And so do you think those incidences of violence and abuse
are directly correlated with a rise in shoplifting?
Oh gosh, yeah,
because you ask them to put it back
and they push you out the way.
I mean, myself,
I've had things thrown at me
in the process of saying,
could you please put the stuff back?
I've had items thrown at me,
a basket thrown at me.
It's quite horrific.
I was mentioning there that you were working for 20 years.
So you've really got that whole trajectory of experience to look back on.
Can you pinpoint where it changed?
We've always had a bit of abuse, but not as much.

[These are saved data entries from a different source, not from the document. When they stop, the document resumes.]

$ cat src/rtl/i2c_config_sequencer.sv
// i2c_config_sequencer: replays a loadable (register, value) table to an I2C device with retry, timeout and gap control
module i2c_config_sequencer #(
  parameter int DEPTH = 32,
  parameter logic [6:0] DEV_ADDR = 7'h72,
  parameter int MAX_RETRY = 3,
  parameter int GAP_CYCLES = 16,
  parameter int BUSY_TIMEOUT = 1023,
  localparam int IDX_W = $clog2(DEPTH)
) (
  input  logic             clk,
  input  logic             rst,
  input  logic             tbl_we,
  input  logic [IDX_W-1:0] tbl_idx,
  input  logic [7:0]       tbl_reg,
  input  logic [7:0]       tbl_val,
  input  logic [IDX_W:0]   count,
  input  logic             start,
  input  logic             i2c_busy,
  input  logic             i2c_nack,
  output logic [6:0]       address,
  output logic [7:0]       data_0,
  output logic [7:0]       data_1,
  output logic             i2c_start,
  output logic             busy,
  output logic             done,
  output logic             error,
  output logic [IDX_W-1:0] fail_idx
);
  localparam int RW = MAX_RETRY > 0 ? $clog2(MAX_RETRY + 1) : 1;
  localparam int GW = GAP_CYCLES > 1 ? $clog2(GAP_CYCLES) : 1;
  localparam int TW = BUSY_TIMEOUT > 0 ? $clog2(BUSY_TIMEOUT + 1) : 1;
  localparam logic [IDX_W:0] DEPTH_N = (IDX_W + 1)'(DEPTH);
  typedef enum logic [2:0] {IDLE, LOAD, ISSUE, WAIT_HI, WAIT_LO, GAP, DONE, ERROR} state_t;
  state_t state, state_next, after_write;
  logic [IDX_W:0] idx, n, n_in;
  logic [RW-1:0] retry;
  logic [GW-1:0] gap_cnt;
  logic [TW-1:0] to_cnt;
  logic [7:0] mem_reg [DEPTH];
  logic [7:0] mem_val [DEPTH];
  logic ready, go, last, retry_max;
  assign address = DEV_ADDR;
  assign busy = !ready;
  assign done = state == DONE;
  assign error = state == ERROR;
  always_comb begin
    ready = state == IDLE || state == DONE || state == ERROR;
    go = ready && start;
    n_in = count > DEPTH_N ? DEPTH_N : count;
    last = idx + 1'b1 == n;
    retry_max = retry == RW'(MAX_RETRY);
    after_write = GAP_CYCLES == 0 ? LOAD : GAP;
    state_next = state;
    case (state)
      IDLE, DONE, ERROR: state_next = go ? (n_in == '0 ? DONE : LOAD) : state;
      LOAD:    state_next = ISSUE;
      ISSUE:   state_next = i2c_busy ? ISSUE : WAIT_HI;
      WAIT_HI: state_next = i2c_busy ? WAIT_LO : (to_cnt == TW'(BUSY_TIMEOUT) ? ERROR : WAIT_HI);
      WAIT_LO: state_next = i2c_busy ? WAIT_LO : !i2c_nack ? (last ? DONE : after_write) : (retry_max ? ERROR : after_write);
      GAP:     state_next = gap_cnt == GW'(GAP_CYCLES - 1) ? LOAD : GAP;
      default: state_next = IDLE;
    endcase
  end
  always_ff @(posedge clk)
    if (tbl_we && ready && {1'b0, tbl_idx} < DEPTH_N) begin
      mem_reg[tbl_idx] <= tbl_reg;
      mem_val[tbl_idx] <= tbl_val;
    end
  always_ff @(posedge clk) begin
    if (rst) begin
      state     <= IDLE;
      idx       <= '0;
      n         <= '0;
      retry     <= '0;
      gap_cnt   <= '0;
      to_cnt    <= '0;
      data_0    <= '0;
      data_1    <= '0;
      i2c_start <= 1'b0;
      fail_idx  <= '0;
    end else begin
      state     <= state_next;
      i2c_start <= state == ISSUE && !i2c_busy;
      if (go) begin
        n     <= n_in;
        idx   <= '0;
        retry <= '0;
      end
      if (state == LOAD) begin
        data_0 <= mem_reg[idx[IDX_W-1:0]];
        data_1 <= mem_val[idx[IDX_W-1:0]];
      end
      if (state == ISSUE) to_cnt <= '0;
      if (state == WAIT_HI && !i2c_busy) to_cnt <= to_cnt + 1'b1;
      if (state == GAP) gap_cnt <= state_next == GAP ? gap_cnt + 1'b1 : '0;
      if (state == WAIT_LO && !i2c_busy) begin
        idx   <= i2c_nack ? idx : idx + 1'b1;
        retry <= !i2c_nack ? '0 : (retry_max ? retry : retry + 1'b1);
      end
      if (state_next == ERROR && state != ERROR) fail_idx <= idx[IDX_W-1:0];
    end
  end
endmodule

And I think COVID changed a lot of it.
I think a lot of people decided that they were frustrated
with the way the world was.
So we were one of the key workers.
We were one of the main shops open.
So I think they came in with their frustration,
took it out on us.
And I think it's a trend that's carried on
because nothing was done back then. They were allowed to bawl and shout and throw things at us and I think it's a trend that's carried on because nothing was done back then. They were allowed to
bawl and shout and throw things at us
and get frustrated
and it's just carried on because
nothing has been done about it.
And your
experience is something that's replicated
by other members of the union?
Oh gosh, yeah. All of us in retail
experience
abuse, all of us. Yeah. All of us in retail experience abuse. All of us.
But you talk about it in such a resigned way, maybe, you know, that that's part and parcel.
That's part of my job. Unfortunately, I mean, us do do do a campaign where abuse is not part of the job.
And they're doing their best to lobby the government of the day to change the law. But it is part of your job, unfortunately.
You just get so used to being shouted at or summit thrown at you
that it just becomes the norm, unfortunately.
I can't imagine that level of stress on a daily basis.
Have you thought about leaving?
I do look at other jobs, but
we have had people leave and it's the colleagues you leave behind because we do have conversations
about colleagues we have left and they all have left because of the abuse, totally. I mean,
we have been doing job interviews in my store recently and one of the applicants was actually in the shop while another member of staff was being abused and she retracted she said there is no way she
could be able to tolerate that that we have to put up with she just happened to be in that store
that well it happens all the time to be honest with you so the likelihood of most people that
come in our store seeing something, they've all seen it.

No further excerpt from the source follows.